Trouble is that most mathematics textbooks routinely use this shorter notation — this is the wrong way to save ink or paper — thereby introducing and reinforcing a poor mathematical habit.

Including leading zeros does not eliminate these sorts of errors but it makes them easier to spot.

Writing numbers. But the problem runs deeper. We accept as the norm of the unintelligible chicken scratches physicians scribble on medical charts and prescriptions; we’ll never tolerate such error-prone writing in our financial records and transactions. Prescriptions ought to be treated as checks and draft orders and medical charts as banking records and statements. Drugs should be treated as and given the same respect we afford money. If the standard for writing drug prescription, especially for certain class of dangerous drugs, were at least as formal and at best as rigorous as the checks-writing standard, a whole class of medical errors will be significantly diminished.

It is also a common practice to write financial figures in correspondence using both numerical and English expressions.
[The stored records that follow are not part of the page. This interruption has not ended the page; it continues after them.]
**config.mk**
```make
export PLATFORM = sky130hd
export DESIGN_NAME = ledsr_driver
export DESIGN_NICKNAME = d
export VERILOG_FILES = /design/src/rtl/ledsr_pkg.sv /design/src/rtl/ledsr_shift_chain.sv /design/src/rtl/ledsr_hold_store.sv /design/src/rtl/ledsr_cascade_tap.sv /design/src/rtl/ledsr_driver.sv
export SDC_FILE = /design/constraint.sdc
export NUM_CORES = 1
export LEC_CHECK = 0
export BUFFER_PORTS_ARGS = -buffer_cell sky130_fd_sc_hd__buf_2
export CAP_MARGIN = 20
export CORE_UTILIZATION = 45
export DETAILED_ROUTE_END_ITERATION = 12
export PLACE_DENSITY = 0.71
export SLEW_MARGIN = 20
export SYNTH_ARGS = -nofsm -noshare
export SYNTH_HDL_FRONTEND = slang
export SYNTH_HIERARCHICAL = 1
export SYNTH_SLANG_ARGS = --single-unit
```
**constraint.sdc**
```tcl
create_clock -name clk -period 0.8 [get_ports clk]
set_input_delay 0.16 -clock clk [delete_from_list [all_inputs] [get_ports clk]]
set_output_delay 0.16 -clock clk [all_outputs]
set_load 0.02 [all_outputs]
```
It is far easier to detect a discrepancy between the two forms of the same number. And it is unlikely that the resident who wrote the prescription for Jose Martinez would have made exactly the same mistake in both formats, writing both the erroneous .09 milligram and its matching error point zero nine milligram instead of .9 milligram and zero nine milligram. (In this case I intentionally omitted the leading zero to show that this method helps detecting errors independently of my leading zero concern.) The fact the two quantities do not match would have been more likely to alert someone to the error. Another advantage of writing health-related numerical quantities in both formats is that it reduce the opportunities to make errors in which the wrong units are written, say using milligrams instead of micrograms or vice versa (which was not an issue in this case.)

It is important to note that both remedies suggested here have nothing to do with medical procedures. The net effect is that anyone, including patients, their family members and other lay people, should be able to recognize such simple errors and alert the professionals.